Group I datasets were disaggregated into clinical registries, clinical administrative databases and population-oriented databases. Group III were disaggregated into adverse event reporting, confidential enquiries, disease-only registers and health surveys.
Databases in group I can be used not only to assess effectiveness but also to assess diffusion and equity. Databases in group II can only assess diffusion. Group III has restricted scope for assessing HTs, except for analysis of adverse events.
For use in costing, databases need to include unit costs or prices. Some databases included unit cost as well as a specific HT.

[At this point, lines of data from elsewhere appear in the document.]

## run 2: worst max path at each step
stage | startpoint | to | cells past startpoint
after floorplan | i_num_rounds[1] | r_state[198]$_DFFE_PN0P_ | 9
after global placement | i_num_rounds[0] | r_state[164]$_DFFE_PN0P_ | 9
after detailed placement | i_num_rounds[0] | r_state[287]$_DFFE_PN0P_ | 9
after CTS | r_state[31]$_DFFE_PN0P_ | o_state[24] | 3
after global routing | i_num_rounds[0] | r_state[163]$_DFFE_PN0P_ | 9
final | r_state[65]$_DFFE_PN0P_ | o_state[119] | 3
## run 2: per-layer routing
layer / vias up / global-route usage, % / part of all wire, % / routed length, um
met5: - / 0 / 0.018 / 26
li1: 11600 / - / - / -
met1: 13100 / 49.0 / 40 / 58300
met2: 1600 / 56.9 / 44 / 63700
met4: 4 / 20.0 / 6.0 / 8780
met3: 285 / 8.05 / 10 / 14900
From an optimization exercise on the open Yosys and OpenROAD flow, aimed at small area, a short achievable clock period and few clock cycles per item; shortcuts taken in it are not production practice. Only simulation tests tie the RTL to the original design; equivalence was not proved.

oak:
## player_motion
module player_motion #(
  parameter int QM         = 6,
  parameter int QN         = 10,
  parameter int MAP_BITS   = 4,
  parameter int START_X    = 1536,
  parameter int START_Y    = 11776,
  parameter int START_FX   = 0,
  parameter int START_FY   = -1024,
  parameter int START_VX   = 512,
  parameter int START_VY   = 0
) (
  input  logic                       clk,
  input  logic                       reset,
  input  logic                       tick,
  input  logic                       moveF,
  input  logic                       moveB,
  input  logic                       strafeL,
  input  logic                       strafeR,
  input  logic                       rotL,
  input  logic                       rotR,
  output logic                       map_req,
  output logic [MAP_BITS-1:0]        map_col,
  output logic [MAP_BITS-1:0]        map_row,
  input  logic                       map_ack,
  input  logic [1:0]                 map_val,
  output logic signed [QM+QN-1:0]    playerX,
  output logic signed [QM+QN-1:0]    playerY,
  output logic signed [QM+QN-1:0]    facingX,
  output logic signed [QM+QN-1:0]    facingY,
  output logic signed [QM+QN-1:0]    vplaneX,
  output logic signed [QM+QN-1:0]    vplaneY,
  output logic                       busy,
  output logic                       done,
  output logic                       missed
);
Size in the first run: ~2600 cells after synthesis, roughly 130 flip-flops, about 21000 um2 of cells after synthesis.
make LEC_CHECK=0 ABC_AREA=1 CAP_MARGIN=20 CORE_MARGIN=2 CORE_UTILIZATION=60 CTS_BUF_LIST=sky130_fd_sc_hd__clkbuf_8 SETUP_SLACK_MARGIN=4.0 SLEW_MARGIN=20 finish   # period 11.5 ns
run.sh (not shown) runs the stock make flow with config.mk's settings and CLKGATE_MAP_FILE= SYNTH_SCRIPT=/design/flow/synth_recipe.tcl, a recipe that flattens the netlist after the stock synthesis.
Per the final summary, oak finished and its layout is clean on timing, DRC and antenna.
Testbench counts of oak, summed over its fixed seeds: cycles 3,473, ticks 3,200.
## Diff of input files: pine against oak
Settings: a change of SETUP_SLACK_MARGIN from 4.0 to 3.0; a deleted CTS_BUF_LIST that had been sky130_fd_sc_hd__clkbuf_8.
Notes after the runs:
- pine went all the way through synthesis, placement and routing and the layout is clean on timing, DRC and antenna.
- pine does better than oak on worst clock skew on the final layout.
- Critical path data required time is higher on oak
- Fraction of area in non-clock buffers is higher on oak
The inputs of birch differ from those of pine as listed below.
Settings: swapping 3.0 for 4.0 in SETUP_SLACK_MARGIN; swapping 60 for 40 in CORE_UTILIZATION.
==> comparison <==
Shortest clock period the worst path allows after layout: birch vs pine down 0.82 ns. Peak clock frequency supported by timing of birch exceeds that of pine by more than 10%. Route | birch vs pine | wire longer in birch. Utilization pine -> birch: down. For the number of cells in the finished layout apart from fillers, birch came in 336 higher than pine did. [compare] base=pine new=birch: number of antenna violations at the first check in global routing has increased, final area has increased. In birch, wire length on met1 is higher than in pine. As far as residual DRC count goes, birch and pine are indistinguishable; the numbers are identical. pine leaves less setup margin than birch. Measured against each other, birch and pine differ in first-pass GRT wire length, the lower figure coming from pine.
Edits applied to the flow inputs when going from birch to maple:
Settings: CORE_UTILIZATION now 60, was 40; SETUP_SLACK_MARGIN now 3.5, was 4.0.
[summary]
birch has higher area of the die than maple.
On layout multi-input combinational cell count, maple and birch are basically level.
Between maple and birch, count of standard-cell rows is lower for maple, birch comes in above that.


== red ==
player_motion, a different RTL version from the one above (not shown whole).
Size in the first run: ~2700 cells after synthesis, about 140 flip-flops, about 120 I/O pins.
Settings: LEC_CHECK=0, ABC_AREA=1, CAP_MARGIN=20, CORE_MARGIN=2, CORE_UTILIZATION=65, CTS_BUF_LIST=sky130_fd_sc_hd__clkbuf_8, PLACE_DENSITY=0.75, SLEW_MARGIN=20; clock period 11.5 ns.
Testbench counts of red, summed over its fixed seeds: cycles 3,403, ticks 3,200.
Changes in blue relative to red:
- removing PLACE_DENSITY (formerly 0.75)
- removing CTS_BUF_LIST (formerly sky130_fd_sc_hd__clkbuf_8)
- setting SETUP_SLACK_MARGIN to 4.0 for the first time
- changing CORE_UTILIZATION from 65 to 40
[summary]
- On routed via count divided by cell count: blue sits below red.
- blue vs. red: proportion of cell area occupied by multi-input gates shrank by 2.8 points, non-clock buffer count up about 80%, wire length has increased.
Changes in green relative to blue:
- CORE_UTILIZATION: 40 -> 60
## What came out
Per the final summary, green finished and its layout is clean on timing, DRC and antenna.
In the metrics for green and blue, the one carrying the higher clock-buffer cell count is blue.
blue reports its cell with the biggest individual delay on the critical path as fa_2 while green reports fa_1.
green against blue: residual DRC count about even; pin slew with the least headroom to its limit has increased.
| final design area excluding fillers | blue vs green | ≈ equal |
> inputs changed (green -> orange)
- SETUP_SLACK_MARGIN no longer set, was 4.0
- CORE_UTILIZATION now 40, was 60
==> run notes <==
orange improves on green in cell area. Summary of orange over green: detailed-route vias per instance has decreased, final wirelength fell by about 9%, vertical extent of the die increased by about 22% relative to the old numbers, final critical delay including setup and external delays went up, clock buffer instance count of the final layout went up. orange vs green: maximum achievable frequency down by more than 10%.

[separate check: timing with driven ports]
No port has a modelled driver above. Below, the same layouts with a new extraction and two added sets of constraints. Step 1: set_driving_cell puts a clkbuf_16 on clk and a buf_2 on each other input, an assumption about the parent block. Step 2 adds t to the input delays and takes it off the output delays; t is the mean of the earliest and latest rising clock arrival at the registers after step 1. Input paths then give back, and output paths get back, about the clock's delay inside the block. a / b / c = ideal / step 1 / step 2; a / b = the first two.
run	t (ns)	setup slack, ns	hold WS [ns]	slew at the worst register clock pin (ns)	worst slew at a driven data input, ns
oak	0.538	4.137 / 4.137 / 3.667	0.500 / 0.500 / 0.500	0.10 / 0.10	0.04
pine	0.498	3.333 / 3.333 / 3.000	0.511 / 0.511 / 0.511	0.07 / 0.07	0.05
birch	0.530	4.151 / 4.151 / 3.755	0.530 / 0.530 / 0.530	0.07 / 0.07	0.06
maple	0.504	3.672 / 3.672 / 3.286	0.511 / 0.511 / 0.511	0.07 / 0.07	0.05
red	0.555	2.378 / 2.378 / 2.378	0.492 / 0.492 / 0.492	0.10 / 0.10	0.03
blue	0.535	4.003 / 4.003 / 3.608	0.480 / 0.480 / 0.480	0.07 / 0.07	0.04
green	0.522	3.856 / 3.856 / 3.681	0.500 / 0.500 / 0.500	0.07 / 0.07	0.04
orange	0.538	2.461 / 2.461 / 2.461	0.484 / 0.484 / 0.484	0.07 / 0.07	0.04
After both steps every run listed still meets setup and hold. The setup slack of oak, which loses most, moves by 0.000 ns with the drivers and by -0.470 ns with both steps.
Context: an optimization exercise on an open-source flow, tuned for small area, a short achievable clock period and few clock cycles per item. The choices shown serve that exercise and are no tape-out recipe.
In this exercise RTL edits were held to simulation tests only and were not proved equivalent to the original.
No activity file was given, so power comes from the tool's default toggle rates.

[design.v]
`default_nettype none
package dtd_pkg;
   localparam int SAMPLE_W    = 16;
   localparam int SQ_W        = 31;
   localparam int SUM_W       = 42;
   localparam int LVL_W       = 32;
   localparam int ALPHA_W     = 16;
   localparam int RATIO_W     = 16;
   localparam int SILENCE_W   = 24;
   localparam int CSR_DATA_W  = 24;
   localparam int CSR_IDX_W   = 2;
   localparam int QDEPTH      = 2;
   localparam int LEVEL_W     = $clog2(QDEPTH + 1);
   localparam int DEF_MAX_FRAME_SAMPLES = 1024;
   localparam logic [ALPHA_W-1:0]   ALPHA_RESET   = 16'd58982;
   localparam logic [RATIO_W-1:0]   RATIO_RESET   = 16'd128;
   localparam logic [SILENCE_W-1:0] SILENCE_RESET = 24'd11;
   typedef enum logic [CSR_IDX_W-1:0] {
      CSR_ALPHA   = 2'd0,
      CSR_RATIO   = 2'd1,
      CSR_SILENCE = 2'd2
   } csr_index_type;
   typedef enum logic [1:0] {
      TALK_SILENCE   = 2'd0,
      TALK_FAR_ONLY  = 2'd1,
      TALK_NEAR_ONLY = 2'd2,
      TALK_DOUBLE    = 2'd3
   } talk_state_type;
   typedef struct packed {
      logic [ALPHA_W-1:0]   alpha;
      logic [RATIO_W-1:0]   ratio_threshold;
      logic [SILENCE_W-1:0] silence_threshold;
   } cfg_type;
endpackage
`default_nettype wire
`default_nettype none
module dtd_queue #(
   parameter int DATA_W = 2 * dtd_pkg::SUM_W + 11
) (
   input  wire logic              clock,
   input  wire logic              reset,
   input  wire logic              push,
   input  wire logic [DATA_W-1:0] push_data,
   input  wire logic              pop,
   output logic                   pop_valid,
   output logic [DATA_W-1:0]      pop_data,
   output logic [dtd_pkg::LEVEL_W-1:0]     level
);
   localparam int QDEPTH = dtd_pkg::QDEPTH;
   localparam int LEVEL_W = dtd_pkg::LEVEL_W;
   localparam int PTR_W = (QDEPTH > 1) ? $clog2(QDEPTH) : 1;
   logic [DATA_W-1:0]  mem_ff [QDEPTH];
   logic [PTR_W-1:0]   wr_ptr_ff, wr_ptr_in;
   logic [PTR_W-1:0]   rd_ptr_ff, rd_ptr_in;
   logic [LEVEL_W-1:0] level_ff, level_in;
   logic               do_pop;
   assign pop_valid = (level_ff != '0);
   assign pop_data  = mem_ff[rd_ptr_ff];
   assign level     = level_ff;
   assign do_pop    = pop && pop_valid;
   always_comb begin
      wr_ptr_in = wr_ptr_ff;
      rd_ptr_in = rd_ptr_ff;
      level_in  = level_ff;
      if (push) begin
         wr_ptr_in = wr_ptr_ff + PTR_W'(1);
      end
      if (do_pop) begin
         rd_ptr_in = rd_ptr_ff + PTR_W'(1);
      end
      if (push && !do_pop) begin
         level_in = level_ff + LEVEL_W'(1);
      end else if (!push && do_pop) begin
         level_in = level_ff - LEVEL_W'(1);
      end
   end
   always_ff @(posedge clock) begin
      if (reset) begin
         wr_ptr_ff <= '0;
         rd_ptr_ff <= '0;
         level_ff  <= '0;
      end else begin
         wr_ptr_ff <= wr_ptr_in;
         rd_ptr_ff <= rd_ptr_in;
         level_ff  <= level_in;
      end
      if (push) begin
         mem_ff[wr_ptr_ff] <= push_data;
      end
   end
endmodule
`default_nettype wire
`default_nettype none
module dtd_front #(
   parameter int MAX_FRAME_SAMPLES = dtd_pkg::DEF_MAX_FRAME_SAMPLES,
   localparam int DIV_W   = $clog2(MAX_FRAME_SAMPLES + 2),
   localparam int ENTRY_W = 2 * dtd_pkg::SUM_W + DIV_W
) (
   input  wire logic         clock,
   input  wire logic         reset,
   input  wire logic         req_valid,
   output logic              req_ready,
   input  wire logic [dtd_pkg::SAMPLE_W-1:0] req_far_sample,
   input  wire logic [dtd_pkg::SAMPLE_W-1:0] req_mic_sample,
   input  wire logic         req_frame_end,
   input  wire logic [dtd_pkg::LEVEL_W-1:0] q_level,
   output logic              push,
   output logic [ENTRY_W-1:0] push_data
);
   localparam int SAMPLE_W = dtd_pkg::SAMPLE_W;
   localparam int SQ_W = dtd_pkg::SQ_W;
   localparam int SUM_W = dtd_pkg::SUM_W;
   localparam int QDEPTH = dtd_pkg::QDEPTH;
   localparam int LEVEL_W = dtd_pkg::LEVEL_W;
   localparam int CNT_W = $clog2(MAX_FRAME_SAMPLES + 1);
   localparam logic [CNT_W-1:0] CNT_LIMIT = CNT_W'(MAX_FRAME_SAMPLES - 1);
   function automatic logic [SQ_W-1:0] square_q15(input logic [SAMPLE_W-1:0] raw);
      logic [SAMPLE_W-1:0] mag;
      mag = raw[SAMPLE_W-1] ? (~raw + SAMPLE_W'(1)) : raw;
      square_q15 = SQ_W'({16'b0, mag} * {16'b0, mag});
   endfunction
   logic [CNT_W-1:0]   cnt_ff, cnt_in;
   logic               s1_valid_ff, s1_valid_in;
   logic               s1_last_ff, s1_last_in;
   logic [SQ_W-1:0]    s1_far_sq_ff, s1_far_sq_in;
   logic [SQ_W-1:0]    s1_mic_sq_ff, s1_mic_sq_in;
   logic [DIV_W-1:0]   s1_div_ff, s1_div_in;
   logic [SUM_W-1:0]   far_sum_ff, far_sum_in;
   logic [SUM_W-1:0]   mic_sum_ff, mic_sum_in;
   logic [SUM_W-1:0]   far_next, mic_next;
   logic [LEVEL_W:0]   need;
   logic               accept;
   logic               keep;
   assign need      = {1'b0, q_level} + {{LEVEL_W{1'b0}}, s1_valid_ff && s1_last_ff};
   assign req_ready = (need < (LEVEL_W + 1)'(QDEPTH));
   assign accept    = req_valid && req_ready;
   assign keep      = req_frame_end || (cnt_ff < CNT_LIMIT);
   assign far_next  = far_sum_ff + SUM_W'(s1_far_sq_ff);
   assign mic_next  = mic_sum_ff + SUM_W'(s1_mic_sq_ff);
   assign push      = s1_valid_ff && s1_last_ff;
   assign push_data = {far_next, mic_next, s1_div_ff};
   always_comb begin
      cnt_in       = cnt_ff;
      s1_valid_in  = accept && keep;
      s1_last_in   = req_frame_end;
      s1_far_sq_in = square_q15(req_far_sample);
      s1_mic_sq_in = square_q15(req_mic_sample);
      s1_div_in    = DIV_W'(cnt_ff) + DIV_W'(2);
      if (accept) begin
         if (req_frame_end) begin
            cnt_in = '0;
         end else if (keep) begin
            cnt_in = cnt_ff + CNT_W'(1);
         end
      end
      far_sum_in = far_sum_ff;
      mic_sum_in = mic_sum_ff;
      if (s1_valid_ff) begin
         far_sum_in = s1_last_ff ? '0 : far_next;
         mic_sum_in = s1_last_ff ? '0 : mic_next;
      end
   end
   always_ff @(posedge clock) begin
      if (reset) begin
         cnt_ff      <= '0;
         s1_valid_ff <= 1'b0;
         far_sum_ff  <= '0;
         mic_sum_ff  <= '0;
      end else begin
         cnt_ff      <= cnt_in;
         s1_valid_ff <= s1_valid_in;
         far_sum_ff  <= far_sum_in;
         mic_sum_ff  <= mic_sum_in;
      end
      s1_last_ff   <= s1_last_in;
      s1_far_sq_ff <= s1_far_sq_in;
      s1_mic_sq_ff <= s1_mic_sq_in;
      s1_div_ff    <= s1_div_in;
   end
endmodule
`default_nettype wire
`default_nettype none
module dtd_back #(
   parameter int MAX_FRAME_SAMPLES = dtd_pkg::DEF_MAX_FRAME_SAMPLES,
   localparam int DIV_W   = $clog2(MAX_FRAME_SAMPLES + 2),
   localparam int ENTRY_W = 2 * dtd_pkg::SUM_W + DIV_W
) (
   input  wire logic               clock,
   input  wire logic               reset,
   input  wire dtd_pkg::cfg_type            cfg,
   input  wire logic               q_valid,
   input  wire logic [ENTRY_W-1:0] q_data,
   output logic                    q_pop,
   output logic                    rsp_valid,
   input  wire logic               rsp_ready,
   output logic [1:0]              rsp_talk_state,
   output logic                    rsp_adapt_hold
);
   localparam int SUM_W = dtd_pkg::SUM_W;
   localparam int LVL_W = dtd_pkg::LVL_W;
   localparam int ALPHA_W = dtd_pkg::ALPHA_W;
   localparam int BIT_CNT_W = $clog2(SUM_W);
   localparam logic [BIT_CNT_W-1:0] BIT_LAST = BIT_CNT_W'(SUM_W - 1);
   localparam int MUL_A_W = ALPHA_W + 1;
   localparam int PROD_W  = MUL_A_W + SUM_W;
   localparam int ACC_W   = LVL_W + 16;
   typedef enum logic [2:0] {
      ST_IDLE,
      ST_DIVIDE,
      ST_FAR_OLD,
      ST_FAR_NEW,
      ST_MIC_OLD,
      ST_MIC_NEW,
      ST_RATIO,
      ST_DECIDE
   } state_type;
   state_type            state_ff, state_in;
   logic [BIT_CNT_W-1:0] bit_cnt_ff, bit_cnt_in;
   logic [SUM_W-1:0]     far_quo_ff, far_quo_in;
   logic [SUM_W-1:0]     mic_quo_ff, mic_quo_in;
   logic [DIV_W-1:0]     far_rem_ff, far_rem_in;
   logic [DIV_W-1:0]     mic_rem_ff, mic_rem_in;
   logic [DIV_W-1:0]     div_ff, div_in;
   logic [PROD_W-1:0]    prod_ff, prod_in;
   logic [ACC_W-1:0]     acc_ff, acc_in;
   logic [LVL_W-1:0]     far_lvl_ff, far_lvl_in;
   logic [LVL_W-1:0]     mic_lvl_ff, mic_lvl_in;
   logic                 out_valid_ff, out_valid_in;
   dtd_pkg::talk_state_type       talk_ff, talk_in;
   logic                 frozen_ff, frozen_in;
   logic [DIV_W:0]       far_trial, mic_trial;
   logic                 far_ge, mic_ge;
   logic [MUL_A_W-1:0]   mul_a;
   logic [SUM_W-1:0]     mul_b;
   logic [MUL_A_W-1:0]   one_minus_alpha;
   logic [ACC_W-1:0]     smooth_sum;
   logic [LVL_W-1:0]     smooth_lvl;
   logic                 far_on, mic_on, ratio_hit;
   logic                 emit;
   assign far_trial       = {far_rem_ff, far_quo_ff[SUM_W-1]};
   assign mic_trial       = {mic_rem_ff, mic_quo_ff[SUM_W-1]};
   assign far_ge          = (far_trial >= {1'b0, div_ff});
   assign mic_ge          = (mic_trial >= {1'b0, div_ff});
   assign one_minus_alpha = MUL_A_W'(1 << ALPHA_W) - {1'b0, cfg.alpha};
   assign smooth_sum      = acc_ff + prod_ff[ACC_W-1:0];
   assign smooth_lvl      = smooth_sum[ACC_W-1:16];
   assign far_on    = (far_lvl_ff > LVL_W'(cfg.silence_threshold));
   assign mic_on    = (mic_lvl_ff > LVL_W'(cfg.silence_threshold));
   assign ratio_hit = (PROD_W'({mic_lvl_ff, 8'b0}) > prod_ff);
   assign emit      = (state_ff == ST_DECIDE) && (!out_valid_ff || rsp_ready);
   assign q_pop          = (state_ff == ST_IDLE) && q_valid;
   assign rsp_valid      = out_valid_ff;
   assign rsp_talk_state = talk_ff;
   assign rsp_adapt_hold = frozen_ff;
   always_comb begin
      case (state_ff)
         ST_FAR_OLD: begin
            mul_a = {1'b0, cfg.alpha};
            mul_b = SUM_W'(far_lvl_ff);
         end
         ST_FAR_NEW: begin
            mul_a = one_minus_alpha;
            mul_b = far_quo_ff;
         end
         ST_MIC_OLD: begin
            mul_a = {1'b0, cfg.alpha};
            mul_b = SUM_W'(mic_lvl_ff);
         end
         ST_MIC_NEW: begin
            mul_a = one_minus_alpha;
            mul_b = mic_quo_ff;
         end
         ST_RATIO: begin
            mul_a = {1'b0, cfg.ratio_threshold};
            mul_b = SUM_W'(far_lvl_ff) + SUM_W'(1);
         end
         default: begin
            mul_a = '0;
            mul_b = '0;
         end
      endcase
   end
   always_comb begin
      state_in     = state_ff;
      bit_cnt_in   = bit_cnt_ff;
      far_quo_in   = far_quo_ff;
      mic_quo_in   = mic_quo_ff;
      far_rem_in   = far_rem_ff;
      mic_rem_in   = mic_rem_ff;
      div_in       = div_ff;
      prod_in      = PROD_W'(mul_a) * PROD_W'(mul_b);
      acc_in       = acc_ff;
      far_lvl_in   = far_lvl_ff;
      mic_lvl_in   = mic_lvl_ff;
      out_valid_in = out_valid_ff && !rsp_ready;
      talk_in      = talk_ff;
      frozen_in    = frozen_ff;
      case (state_ff)
         ST_IDLE: begin
            if (q_valid) begin
               far_quo_in = q_data[ENTRY_W-1 -: SUM_W];
               mic_quo_in = q_data[DIV_W +: SUM_W];
               div_in     = q_data[DIV_W-1:0];
               far_rem_in = '0;
               mic_rem_in = '0;
               bit_cnt_in = '0;
               state_in   = ST_DIVIDE;
            end
         end
         ST_DIVIDE: begin
            far_rem_in = far_ge ? DIV_W'(far_trial - {1'b0, div_ff}) : DIV_W'(far_trial);
            mic_rem_in = mic_ge ? DIV_W'(mic_trial - {1'b0, div_ff}) : DIV_W'(mic_trial);
            far_quo_in = {far_quo_ff[SUM_W-2:0], far_ge};
            mic_quo_in = {mic_quo_ff[SUM_W-2:0], mic_ge};
            bit_cnt_in = bit_cnt_ff + BIT_CNT_W'(1);
            if (bit_cnt_ff == BIT_LAST) begin
               state_in = ST_FAR_OLD;
            end
         end
         ST_FAR_OLD: begin
            state_in = ST_FAR_NEW;
         end
         ST_FAR_NEW: begin
            acc_in   = prod_ff[ACC_W-1:0];
            state_in = ST_MIC_OLD;
         end
         ST_MIC_OLD: begin
            far_lvl_in = smooth_lvl;
            state_in   = ST_MIC_NEW;
         end
         ST_MIC_NEW: begin
            acc_in   = prod_ff[ACC_W-1:0];
            state_in = ST_RATIO;
         end
         ST_RATIO: begin
            mic_lvl_in = smooth_lvl;
            state_in   = ST_DECIDE;
         end
         ST_DECIDE: begin
            prod_in = prod_ff;
            if (emit) begin
               if (far_on && mic_on) begin
                  talk_in = ratio_hit ? dtd_pkg::TALK_DOUBLE : dtd_pkg::TALK_FAR_ONLY;
               end else if (far_on) begin
                  talk_in = dtd_pkg::TALK_FAR_ONLY;
               end else if (mic_on) begin
                  talk_in = dtd_pkg::TALK_NEAR_ONLY;
               end else begin
                  talk_in = dtd_pkg::TALK_SILENCE;
               end
               frozen_in    = mic_on && (!far_on || ratio_hit);
               out_valid_in = 1'b1;
               state_in     = ST_IDLE;
            end
         end
         default: begin
            state_in = ST_IDLE;
         end
      endcase
   end
   always_ff @(posedge clock) begin
      if (reset) begin
         state_ff     <= ST_IDLE;
         far_lvl_ff   <= '0;
         mic_lvl_ff   <= '0;
         out_valid_ff <= 1'b0;
      end else begin
         state_ff     <= state_in;
         far_lvl_ff   <= far_lvl_in;
         mic_lvl_ff   <= mic_lvl_in;
         out_valid_ff <= out_valid_in;
      end
      bit_cnt_ff <= bit_cnt_in;
      far_quo_ff <= far_quo_in;
      mic_quo_ff <= mic_quo_in;
      far_rem_ff <= far_rem_in;
      mic_rem_ff <= mic_rem_in;
      div_ff     <= div_in;
      prod_ff    <= prod_in;
      acc_ff     <= acc_in;
      talk_ff    <= talk_in;
      frozen_ff  <= frozen_in;
   end
endmodule
`default_nettype wire
`default_nettype none
module double_talk_detector_unit #(
   parameter int MAX_FRAME_SAMPLES = dtd_pkg::DEF_MAX_FRAME_SAMPLES
) (
   input  wire logic                  clock,
   input  wire logic                  reset,
   input  wire logic                  req_valid,
   output logic                       req_ready,
   input  wire logic [dtd_pkg::SAMPLE_W-1:0]   req_far_sample,
   input  wire logic [dtd_pkg::SAMPLE_W-1:0]   req_mic_sample,
   input  wire logic                  req_frame_end,
   output logic                       rsp_valid,
   input  wire logic                  rsp_ready,
   output logic [1:0]                 rsp_talk_state,
   output logic                       rsp_adapt_hold,
   input  wire logic                  csr_write_enable,
   input  wire logic [dtd_pkg::CSR_IDX_W-1:0]  csr_index,
   input  wire logic [dtd_pkg::CSR_DATA_W-1:0] csr_write_data
);
   localparam int SUM_W = dtd_pkg::SUM_W;
   localparam int ALPHA_W = dtd_pkg::ALPHA_W;
   localparam int RATIO_W = dtd_pkg::RATIO_W;
   localparam int SILENCE_W = dtd_pkg::SILENCE_W;
   localparam int LEVEL_W = dtd_pkg::LEVEL_W;
   localparam int DIV_W   = $clog2(MAX_FRAME_SAMPLES + 2);
   localparam int ENTRY_W = 2 * SUM_W + DIV_W;
   dtd_pkg::cfg_type            cfg_ff, cfg_in;
   logic               push;
   logic [ENTRY_W-1:0] push_data;
   logic               pop;
   logic               pop_valid;
   logic [ENTRY_W-1:0] pop_data;
   logic [LEVEL_W-1:0] q_level;
   always_comb begin
      cfg_in = cfg_ff;
      if (csr_write_enable) begin
         case (csr_index)
            dtd_pkg::CSR_ALPHA:   cfg_in.alpha             = csr_write_data[ALPHA_W-1:0];
            dtd_pkg::CSR_RATIO:   cfg_in.ratio_threshold   = csr_write_data[RATIO_W-1:0];
            dtd_pkg::CSR_SILENCE: cfg_in.silence_threshold = csr_write_data[SILENCE_W-1:0];
            default: begin
            end
         endcase
      end
   end
   always_ff @(posedge clock) begin
      if (reset) begin
         cfg_ff.alpha             <= dtd_pkg::ALPHA_RESET;
         cfg_ff.ratio_threshold   <= dtd_pkg::RATIO_RESET;
         cfg_ff.silence_threshold <= dtd_pkg::SILENCE_RESET;
      end else begin
         cfg_ff <= cfg_in;
      end
   end
   dtd_front #(
      .MAX_FRAME_SAMPLES (MAX_FRAME_SAMPLES)
   ) u_front (
      .clock     (clock),
      .reset     (reset),
      .req_valid      (req_valid),
      .req_ready      (req_ready),
      .req_far_sample (req_far_sample),
      .req_mic_sample (req_mic_sample),
      .req_frame_end  (req_frame_end),
      .q_level   (q_level),
      .push      (push),
      .push_data (push_data)
   );
   dtd_queue #(
      .DATA_W (ENTRY_W)
   ) u_queue (
      .clock     (clock),
      .reset     (reset),
      .push      (push),
      .push_data (push_data),
      .pop       (pop),
      .pop_valid (pop_valid),
      .pop_data  (pop_data),
      .level     (q_level)
   );
   dtd_back #(
      .MAX_FRAME_SAMPLES (MAX_FRAME_SAMPLES)
   ) u_back (
      .clock   (clock),
      .reset   (reset),
      .cfg     (cfg_ff),
      .q_valid (pop_valid),
      .q_data  (pop_data),
      .q_pop   (pop),
      .rsp_valid      (rsp_valid),
      .rsp_ready      (rsp_ready),
      .rsp_talk_state (rsp_talk_state),
      .rsp_adapt_hold (rsp_adapt_hold)
   );
endmodule
`default_nettype wire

A long list of around 270 databases was identified at the level of the UK, England and Wales or England (over 1000 including Scotland, Wales and Northern Ireland).
Allocation of these to the above groups identified around 60 databases with some potential for HT assessment, roughly half to group I. Eighteen clinical registers were identified as having the greatest potential although the clinical administrative datasets had potential mainly owing to their inclusion of a wide range of technologies. Only two databases were identified that could be directly used in costing.
The review of the potential capture of HTs prioritised by the UK’s NHS R&D HTA programme showed that only 10% would be captured in these databases, mainly drugs prescribed in primary care.
The review of the use of routine databases in any form of HT assessment indicated that clinical registers were mainly used for national comparative audit. Some databases have only been used in annual reports, usually time trend analysis. A few peer-reviewed papers used a clinical register to assess the effectiveness of a technology, particularly those with relatively simple outcomes (conceptions from in vitro fertilisation or graft failure in organ transplants). The authorship of such studies suggests that accessibility is a barrier to using most databases.
Clinical administrative databases (group Ib) have been mainly used to build population needs indices and performance indicators.
A review of the validity of used databases showed that although internal consistency checks were common, relatively few had any form of external audit. Some comparative audit databases have data scrutinised by participating units. Issues around coverage and coding have, in general, received little attention.
NHS funding of databases has been mainly for ‘Central Returns’ for management purposes, which excludes those databases with the greatest potential for HT assessment. Funding for these was various, but some are unfunded, relying on goodwill. The estimated total cost of databases in group I plus selected databases from groups II and III has been estimated at £50 million or around 0.1% of annual NHS spend. A few databases with limited potential for health technology assessment account for the bulk of spending.
Conclusions and recommendations for further research
Proposals for policy include clarification of responsibility for the strategic development of databases, improved resourcing, and issues around coding, confidentiality, ownership and access, maintenance of clinical support, optimal use of information technology, filling gaps and remedying deficiencies.
Recommendations for researchers include closer policy links between routine data and R&D, and selective investment in the more promising databases. Recommended research topics include optimal capture and coding of the range of HTs, international comparisons of the role, funding and use of routine data in healthcare systems and use of routine databases in trials and in modelling. Independent evaluations are recommended for information strategies (such as those around the NSFs and various collaborations) and for electronic patient and health records.